━━━━━ MATERIAL PROVIDED ━━━━━
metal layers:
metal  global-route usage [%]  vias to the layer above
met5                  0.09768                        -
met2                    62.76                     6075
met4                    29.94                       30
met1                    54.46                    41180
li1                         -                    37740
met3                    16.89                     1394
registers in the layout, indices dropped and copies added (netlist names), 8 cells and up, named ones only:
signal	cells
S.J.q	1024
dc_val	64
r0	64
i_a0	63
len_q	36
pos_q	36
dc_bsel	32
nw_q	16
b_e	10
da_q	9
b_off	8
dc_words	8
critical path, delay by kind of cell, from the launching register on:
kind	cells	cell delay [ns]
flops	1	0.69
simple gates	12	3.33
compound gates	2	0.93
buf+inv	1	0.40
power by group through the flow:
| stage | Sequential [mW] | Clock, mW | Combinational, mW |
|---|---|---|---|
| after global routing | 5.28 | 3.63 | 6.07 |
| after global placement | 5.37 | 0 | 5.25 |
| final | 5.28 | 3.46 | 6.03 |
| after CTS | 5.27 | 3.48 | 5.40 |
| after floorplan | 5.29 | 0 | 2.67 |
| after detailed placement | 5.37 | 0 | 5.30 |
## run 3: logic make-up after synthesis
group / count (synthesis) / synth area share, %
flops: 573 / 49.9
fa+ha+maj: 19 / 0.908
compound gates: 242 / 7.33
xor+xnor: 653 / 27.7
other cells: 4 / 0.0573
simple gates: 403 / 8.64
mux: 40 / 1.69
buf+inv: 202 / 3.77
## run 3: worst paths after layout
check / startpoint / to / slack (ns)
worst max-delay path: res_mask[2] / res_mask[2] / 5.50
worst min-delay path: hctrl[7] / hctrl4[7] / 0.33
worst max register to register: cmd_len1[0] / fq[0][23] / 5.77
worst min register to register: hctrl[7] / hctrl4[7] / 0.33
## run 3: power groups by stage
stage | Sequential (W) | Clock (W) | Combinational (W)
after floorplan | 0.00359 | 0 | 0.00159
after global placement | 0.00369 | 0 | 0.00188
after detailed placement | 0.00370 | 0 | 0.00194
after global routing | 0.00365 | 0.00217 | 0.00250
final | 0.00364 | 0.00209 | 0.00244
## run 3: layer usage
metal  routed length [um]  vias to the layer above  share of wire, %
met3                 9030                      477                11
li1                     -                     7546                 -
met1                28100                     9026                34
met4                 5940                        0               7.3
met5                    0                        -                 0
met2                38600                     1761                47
This design comes from an exercise in tuning for small area, a short achievable clock period and few clock cycles on the open sky130 flow, not from production work. Only simulation tests tie the RTL to the original design; equivalence was not proved. No activity file was given, so power comes from the tool's default toggle rates.

## flow/run.sh

```bash
#!/bin/bash
# synth_recipe.tcl (not shown) runs the flow's synth.tcl, then flattens the netlist and writes it again
# the make line also repeats each setting of config.mk as NAME=value (left out here)
make -C /OpenROAD-flow-scripts/flow DESIGN_CONFIG=/design/flow/config.mk WORK_HOME=/design/flow/orfs CLKGATE_MAP_FILE= SYNTH_SCRIPT=/design/flow/synth_recipe.tcl finish
```

## flow/config.mk

```make
export PLATFORM = sky130hd
export DESIGN_NAME = vlq_codec
export DESIGN_NICKNAME = vlq_codec
export VERILOG_FILES = /design/flow/design.v
export SDC_FILE = /design/flow/constraint.sdc
export NUM_CORES = 4
export LEC_CHECK = 0
export CAP_MARGIN = 20
export CORE_MARGIN = 2
export CORE_UTILIZATION = 40
export SLEW_MARGIN = 20
```

## flow/constraint.sdc

```tcl
create_clock -name core_clock -period 8.0 [get_ports {clk}]
set_input_delay 1.6000 -clock core_clock [delete_from_list [all_inputs] [get_ports {clk}]]
set_output_delay 1.6000 -clock core_clock [all_outputs]
set_load 0.01 [all_outputs]
```

## flow/design.v

```verilog
module vlq_codec (
    input  wire         clk,
    input  wire         rst,
    input  wire         req_valid,
    output wire         req_ready,
    input  wire [4:0]   req_op,
    input  wire [127:0] req_value,
    input  wire [127:0] req_acc,
    input  wire [31:0]  req_cap,
    input  wire [31:0]  req_len,
    output wire         rsp_valid,
    output wire [31:0]  rsp_count,
    output wire [127:0] rsp_acc,
    output wire         rsp_term,
    output wire [1:0]   rsp_status,
    output wire         mem_valid,
    output wire         mem_we,
    output wire [31:0]  mem_addr,
    output wire [7:0]   mem_wdata,
    input  wire         mem_ready,
    input  wire [7:0]   mem_rdata
);
    localparam [1:0] F_SIZE = 2'd0, F_ENC = 2'd1, F_DEC = 2'd2;
    localparam [1:0] W_32 = 2'd0, W_64 = 2'd1, W_128 = 2'd2;
    localparam [1:0] ST_OK = 2'd0, ST_NOCAP = 2'd1, ST_INCOMPLETE = 2'd2,
                     ST_ILLEGAL = 2'd3;
    localparam [2:0] S_IDLE  = 3'd0,
                     S_SIZE  = 3'd1,
                     S_CHECK = 3'd2,
                     S_WRITE = 3'd3,
                     S_READ  = 3'd4,
                     S_DONE  = 3'd5;
    reg [2:0]   state;
    reg [1:0]   width_q;
    reg         orient_r_q;      
    reg [1:0]   func_q;
    reg [127:0] value_q;         
    reg [31:0]  cap_q;
    reg [31:0]  len_q;
    reg [127:0] t_q;             
    reg [4:0]   n_q;             
    reg [31:0]  i_q;             
    reg [127:0] acc_q;           
    reg [31:0]  count_q;
    reg         term_q;
    reg [1:0]   status_q;
    wire [1:0] req_width  = req_op[4:3];
    wire       req_orient = req_op[2];
    wire [1:0] req_func   = req_op[1:0];
    wire       req_illegal = (req_width == 2'b11) || (req_func == 2'b11);
    function [127:0] mask_w(input [1:0] w, input [127:0] x);
        case (w)
            W_32:    mask_w = {96'd0, x[31:0]};
            W_64:    mask_w = {64'd0, x[63:0]};
            default: mask_w = x;
        endcase
    endfunction
    function [127:0] left_align(input [1:0] w, input [127:0] x);
        case (w)
            W_32:    left_align = {x[31:0], 96'd0};
            W_64:    left_align = {x[63:0], 64'd0};
            default: left_align = x;
        endcase
    endfunction
    wire [127:0] req_value_w = mask_w(req_width, req_value);
    wire [4:0]   k = n_q - 5'd1 - i_q[4:0];
    wire [132:0] l_ext = {left_align(width_q, value_q), 5'd0};
    wire [6:0]   grp_l = l_ext[126 - 7*k +: 7];
    wire [132:0] r_ext = {5'd0, value_q};
    wire [6:0]   grp_r = r_ext[7*k +: 7];
    wire         last_byte = (i_q[4:0] == n_q - 5'd1);
    wire [7:0]   enc_byte  = {~last_byte, orient_r_q ? grp_r : grp_l};
    reg [127:0] acc_step;
    always @(*) begin
        if (orient_r_q) begin
            acc_step = mask_w(width_q, {acc_q[120:0], mem_rdata[6:0]});
        end else begin
            case (width_q)
                W_32:    acc_step = {96'd0, mem_rdata[6:0], acc_q[31:7]};
                W_64:    acc_step = {64'd0, mem_rdata[6:0], acc_q[63:7]};
                default: acc_step = {mem_rdata[6:0], acc_q[127:7]};
            endcase
        end
    end
    always @(posedge clk) begin
        if (rst) begin
            state <= S_IDLE;
        end else begin
            case (state)
                S_IDLE: begin
                    if (req_valid) begin
                        width_q    <= req_width;
                        orient_r_q <= req_orient;
                        func_q     <= req_func;
                        value_q    <= req_value_w;
                        cap_q      <= req_cap;
                        len_q      <= req_len;
                        i_q        <= 32'd0;
                        n_q        <= 5'd0;
                        t_q        <= req_orient ? req_value_w
                                                 : left_align(req_width, req_value_w);
                        term_q     <= 1'b0;
                        if (req_illegal) begin
                            acc_q    <= req_acc;
                            count_q  <= 32'd0;
                            status_q <= ST_ILLEGAL;
                            state    <= S_DONE;
                        end else begin
                            acc_q <= mask_w(req_width, req_acc);
                            if (req_func == F_DEC)
                                state <= S_READ;
                            else
                                state <= S_SIZE;
                        end
                    end
                end
                S_SIZE: begin
                    if (t_q == 128'd0) begin
                        if (n_q == 5'd0)
                            n_q <= 5'd1;
                        state <= S_CHECK;
                    end else begin
                        t_q <= orient_r_q ? (t_q >> 7) : (t_q << 7);
                        n_q <= n_q + 5'd1;
                    end
                end
                S_CHECK: begin
                    if (func_q == F_SIZE) begin
                        count_q  <= {27'd0, n_q};
                        status_q <= ST_OK;
                        state    <= S_DONE;
                    end else if (cap_q < {27'd0, n_q}) begin
                        count_q  <= 32'd0;
                        status_q <= ST_NOCAP;
                        state    <= S_DONE;
                    end else begin
                        state <= S_WRITE;
                    end
                end
                S_WRITE: begin
                    if (mem_ready) begin
                        i_q <= i_q + 32'd1;
                        if (last_byte) begin
                            count_q  <= {27'd0, n_q};
                            status_q <= ST_OK;
                            state    <= S_DONE;
                        end
                    end
                end
                S_READ: begin
                    if (i_q == len_q) begin
                        count_q  <= i_q;
                        term_q   <= 1'b0;
                        status_q <= ST_INCOMPLETE;
                        state    <= S_DONE;
                    end else if (mem_ready) begin
                        acc_q <= acc_step;
                        i_q   <= i_q + 32'd1;
                        if (!mem_rdata[7]) begin
                            count_q  <= i_q + 32'd1;
                            term_q   <= 1'b1;
                            status_q <= ST_OK;
                            state    <= S_DONE;
                        end
                    end
                end
                S_DONE: begin
                    state <= S_IDLE;
                end
                default: state <= S_IDLE;
            endcase
        end
    end
    assign req_ready  = (state == S_IDLE);
    assign rsp_valid  = (state == S_DONE);
    assign rsp_count  = count_q;
    assign rsp_acc    = acc_q;
    assign rsp_term   = term_q;
    assign rsp_status = status_q;
    assign mem_valid  = (state == S_WRITE) || (state == S_READ && i_q != len_q);
    assign mem_we     = (state == S_WRITE);
    assign mem_addr   = i_q;
    assign mem_wdata  = enc_byte;
endmodule
```

==> load_flow_metrics.sql <==
INSERT INTO impl_metrics (metric_group, metric, value, unit) VALUES
('power_and_ir_drop', 'switchingPower', '0.00952', 'W'),
('critical_path', 'worstSetupStartpointType', 'register', ''),
('sta', 'final_setup_violating_endpoints', '0', ''),
('finish', 'multi_input_comb_area', '17000', 'µm²'),
('sta', 'final.period_utilization', '97.1', '%'),
('placed_design', 'port-buffer-count', '543', ''),
('global_routing', 'grt_usage', '33.5', '%'),
('floorplan', 'floorplan.io_pins', '544', ''),
('routing', 'drt_first_iter_violations', '4734', ''),
('power_and_ir_drop', 'post-layout-total-power', '0.0193', 'W'),
('routing', 'routed_met3_length', '15400', 'µm'),
('placed_design', 'placed_cells_incl_taps', '4637', ''),
('floorplan', 'fp.dieH', '295', 'µm'),
('critical_path', 'worst_setup_path_end_kind', 'output pin', ''),
('finish', 'finalNonFillerCells', '4755', ''),
('routing', 'drt_wl_total', '150000', 'µm'),
('sta', 'postLayoutSetupSlackWorst', '0.233', 'ns'),
('critical_path', 'critical_path_required', '6.40', 'ns'),
('floorplan', 'core_area', '83700', 'µm²'),
('synthesis', 'synth.distinct_cells', '95', ''),
('power_and_ir_drop', 'ir_drop', '499', 'µV'),
('global_routing', 'grt_antenna_before_repair', '6', ''),
('clock_tree', 'cts_max_level', '2', ''),
('power_and_ir_drop', 'power.density_cell_area', '454', 'nW/µm²'),
('global_routing', 'gr-total-overflow', '0', ''),
('sta', 'final.min_clock_period', '7.77', 'ns'),
('routing', 'first_pass_iters', '6', ''),
('finish', 'fillCellCount', '7615', ''),
('power_and_ir_drop', 'power_switching_share', '49.3', '%'),
('global_routing', 'grt_pass1_vias', '27552', ''),
('synthesis', 'syn_nets', '3496', ''),
('sta', 'slew-limit-headroom', '24.2', '%'),
('global_routing', 'maximum_number_of_pins_on_one_net_before_global_route_repair', '198', ''),
('run_status', 'run_status', 'finished clean', ''),
('clock_tree', 'clk_latency', '0.66', 'ns'),
('routing', 'num_vias', '29719', ''),
('sta', 'final_max_slew_viol_count', '0', ''),
('floorplan', 'floorplan.rows', '106', ''),
('routing', 'post_detailed_route_wirelength_per_cell', '31.6', 'µm'),
('finish', 'final_layout_size_suffix_gt1_share', '10.8', '%'),
('synthesis', 'postSynthRegisterBits', '528', ''),
('synthesis', 'netlist_instances', '3133', ''),
('synthesis', 'synth_largest_type_area_fraction', '46.5', '%'),
('floorplan', 'design.die.area', '87000', 'µm²'),
('synthesis', 'synth.avg_cell_area', '10.8', 'µm²'),
('sta', 'fmax', '0.129', 'GHz'),
('sta', 'finalHoldViolCount', '0', ''),
('clock_tree', 'cts.reportedPaths.clkPinSlew', '0.07', 'ns'),
('placed_design', 'gpl.final_weighted_congestion', '0.996', ''),
('floorplan', 'start_util', '40.5', '%'),
('synthesis', 'yosysWarnings', '1', ''),
('clock_tree', 'clock_tree.buffer_depth', '3', ''),
('routing', 'viasPerCell', '6.25', ''),
('routing', 'detail_route.wirelength.met1', '62000', 'µm'),
('synthesis', 'synth_top_area_cell', 'sky130_fd_sc_hd__edfxtp_1', ''),
('power_and_ir_drop', 'total_leakage_power', '15.1', 'nW'),
('synthesis', 'ys_dominant_reg_cell', 'sky130_fd_sc_hd__edfxtp_1', ''),
('routing', 'top_signal_layer_used', 'met4', ''),
('hold_path', 'worst_hold_path_type', 'reg2reg', ''),
('sta', 'max_slew.worst_pin.slew', '1.13', 'ns'),
('floorplan', 'die_w', '295', 'µm'),
('placed_design', 'place_ws', '0.370', 'ns'),
('critical_path', 'worst-setup-path-type', 'reg2out', ''),
('routing', 'wl_met2', '66000', 'µm'),
('critical_path', 'critical_path_arrival', '6.17', 'ns'),
('critical_path', 'worstPathMaxFanout', '11', ''),
('run', 'drv_cap', '0', ''),
('routing', 'route.antenna.remaining_nets', '0', ''),
('sta', 'worst_clock_skew', '0.0671', 'ns'),
('synthesis', 'synth-async-reset-ratio', '0', '%'),
('finish', 'final_net_count', '3934', '');
power groups by stage:
stage	Sequential, W	Clock, W	Combinational (W)
2_1_floorplan	0.00375	0	0.00737
4_1_cts	0.00380	0.00286	0.0121
5_1_grt	0.00383	0.00297	0.0133
3_3_place_gp	0.00385	0	0.0122
6_report	0.00382	0.00283	0.0126
3_5_place_dp	0.00385	0	0.0119
cell families after synthesis:
family | after synthesis | synth area share, %
compound gates | 729 | 12.9
fa+ha+maj | 26 | 1.09
mux | 475 | 18.4
buf+inv | 281 | 3.86
simple gates | 992 | 14.1
flops | 528 | 46.7
xor+xnor | 102 | 2.79
repair_timing:
action	4_1_cts	5_1_grt
endpoints found under the setup margin	7	6
resized for setup	20	9
pin swaps	1	3
buffers inserted	0	7
area by class of cell:
cell class | instances | share of cell area, %
Multi-Input combinational cell | 2324 | 40.0
Antenna cell | 6 | 0.0353
Sequential cell | 528 | 37.2
Clock buffer | 75 | 3.61
Inverter | 30 | 0.265
Tap cell | 1134 | 3.34
Timing Repair Buffer | 628 | 14.5
Clock inverter | 30 | 1.03
cells in the final DEF, fill, tap and decap left out, types with 47 or more instances in the layout:
master and n:
sky130_fd_sc_hd__a211oi_1 47, sky130_fd_sc_hd__a21oi_1 182, sky130_fd_sc_hd__and2_1 74, sky130_fd_sc_hd__buf_4 76, sky130_fd_sc_hd__clkbuf_16 59, sky130_fd_sc_hd__clkdlybuf4s50_1 535
sky130_fd_sc_hd__edfxtp_1 525, sky130_fd_sc_hd__mux2i_1 321, sky130_fd_sc_hd__mux4_2 115, sky130_fd_sc_hd__nand2_1 326, sky130_fd_sc_hd__nand3_1 86, sky130_fd_sc_hd__nor2_1 206
sky130_fd_sc_hd__nor3_1 70, sky130_fd_sc_hd__nor4_1 50, sky130_fd_sc_hd__o21ai_0 283, sky130_fd_sc_hd__xnor2_1 52
state kept, by name (all words and copies together), names as in the netlist, 2 cells and up:
register	cells
acc_q	128
cap_q	32
count_q	32
func_q	2
i_q	32
len_q	32
n_q	5
state	3
status_q	2
t_q	128
value_q	128
width_q	2
path summary, 6_finish.rpt:
path	startpoint	endpoint	slack, ns	cells past startpoint
worst max-delay path	n_q[1]$_SDFFCE_PN0P_	mem_wdata[4]	0.23	20
worst min-delay path	state[1]$_SDFFE_PP0P_	state[0]$_SDFFE_PP0P_	0.62	2
worst max register to register	t_q[60]$_DFFE_PP_	t_q[2]$_DFFE_PP_	4.20	7
worst min register to register	state[1]$_SDFFE_PP0P_	state[0]$_SDFFE_PP0P_	0.62	2
Yosys cell counts, types with 21 or more instances:
cell type                    n
sky130_fd_sc_hd__o21ai_0   284
sky130_fd_sc_hd__mux2_2     39
sky130_fd_sc_hd__o22ai_1    21
sky130_fd_sc_hd__o211ai_1   24
sky130_fd_sc_hd__or3_1      23
sky130_fd_sc_hd__xor2_1     40
sky130_fd_sc_hd__and2_1     75
sky130_fd_sc_hd__nor2_1    211
sky130_fd_sc_hd__nand3_1    86
sky130_fd_sc_hd__buf_4      26
sky130_fd_sc_hd__inv_1      28
sky130_fd_sc_hd__a31oi_1    23
sky130_fd_sc_hd__nor2b_1    40
sky130_fd_sc_hd__mux4_2    115
sky130_fd_sc_hd__xnor2_1    58
sky130_fd_sc_hd__nor3_1     72
sky130_fd_sc_hd__nand4_1    30
sky130_fd_sc_hd__mux2i_1   321
sky130_fd_sc_hd__a211oi_1   48
sky130_fd_sc_hd__nor4_1     50
sky130_fd_sc_hd__clkbuf_1  135
sky130_fd_sc_hd__a22oi_1    34
sky130_fd_sc_hd__a21oi_1   186
sky130_fd_sc_hd__edfxtp_1  525
sky130_fd_sc_hd__buf_2      65
sky130_fd_sc_hd__nand2_1   329
worst max-delay path, stage by stage (launching register included):
cell and delay [ns]:
sky130_fd_sc_hd__edfxtp_1 0.38, sky130_fd_sc_hd__inv_1 0.09, sky130_fd_sc_hd__ha_1 0.34, sky130_fd_sc_hd__inv_1 0.08, sky130_fd_sc_hd__ha_1 0.29, sky130_fd_sc_hd__a21o_1 0.19, sky130_fd_sc_hd__a21oi_4 0.20, sky130_fd_sc_hd__xnor2_4 0.13
sky130_fd_sc_hd__fa_1 0.59, sky130_fd_sc_hd__inv_1 0.07, sky130_fd_sc_hd__fa_1 0.56, sky130_fd_sc_hd__buf_6 0.19, sky130_fd_sc_hd__and4bb_1 0.24, sky130_fd_sc_hd__and2_1 0.18, sky130_fd_sc_hd__and3_2 0.25, sky130_fd_sc_hd__a211o_4 0.41
sky130_fd_sc_hd__nor2_2 0.16, sky130_fd_sc_hd__o21ai_0 0.15, sky130_fd_sc_hd__a31oi_1 0.24, sky130_fd_sc_hd__a41o_1 0.23, sky130_fd_sc_hd__clkdlybuf4s50_1 0.54
per-stage QoR:
| stage | cell area [µm²] | setup TNS (ns) |
|---|---|---|
| floorplan | 33900 | -89.88 |
| global placement | 40400 | 0 |
| detailed placement | 40400 | 0 |
| CTS | 42400 | 0 |
| global route | 42500 | -0.0390 |
| finish | 42500 | 0 |
per-layer routing:
layer,up-vias,GRT usage (%)
met5,-,0
met3,292,6.83
met2,1873,49.1
met4,0,14.1
li1,12831,-
met1,14723,48.2
Testbench counts, summed over its fixed seeds: cycles 100,890.

==> re-timing with driven ports <==
How much do the figures lean on ideal ports? The routed layout below was timed once more, with nothing changed but the port constraints. Step 1, drivers: a clkbuf_16 drives clk and a buf_2 each remaining input, both assumed. Step 2 moves the port delays by t, midway between the first and last clock arrival at a register: inputs arrive t later, outputs are due t later. That takes back most of the time a late clock gives input paths. a / b / c = no drivers / after step 1 / after step 2; a / b = the first two.
t (ns): 0.691
setup slack, ns: 0.233 / 0.168 / 0.859
worst hold slack (ns): 0.616 / 0.616 / 0.616
worst register clock-pin slew, ns: 0.07 / 0.07
worst slew at a driven data input, ns: 0.17
After both steps setup and hold are still met in this run. The setup slack of this run moves by -0.065 ns with the drivers and by +0.626 ns with both steps.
━━━━━
Everything above from the line containing "global-route usage [%]" down to the line containing "5.37 | 0 | 5.30 |" is to be transcribed exactly, with both of those lines included and nothing else added.

metal  global-route usage [%]  vias to the layer above
met5                  0.09768                        -
met2                    62.76                     6075
met4                    29.94                       30
met1                    54.46                    41180
li1                         -                    37740
met3                    16.89                     1394
registers in the layout, indices dropped and copies added (netlist names), 8 cells and up, named ones only:
signal	cells
S.J.q	1024
dc_val	64
r0	64
i_a0	63
len_q	36
pos_q	36
dc_bsel	32
nw_q	16
b_e	10
da_q	9
b_off	8
dc_words	8
critical path, delay by kind of cell, from the launching register on:
kind	cells	cell delay [ns]
flops	1	0.69
simple gates	12	3.33
compound gates	2	0.93
buf+inv	1	0.40
power by group through the flow:
| stage | Sequential [mW] | Clock, mW | Combinational, mW |
|---|---|---|---|
| after global routing | 5.28 | 3.63 | 6.07 |
| after global placement | 5.37 | 0 | 5.25 |
| final | 5.28 | 3.46 | 6.03 |
| after CTS | 5.27 | 3.48 | 5.40 |
| after floorplan | 5.29 | 0 | 2.67 |
| after detailed placement | 5.37 | 0 | 5.30 |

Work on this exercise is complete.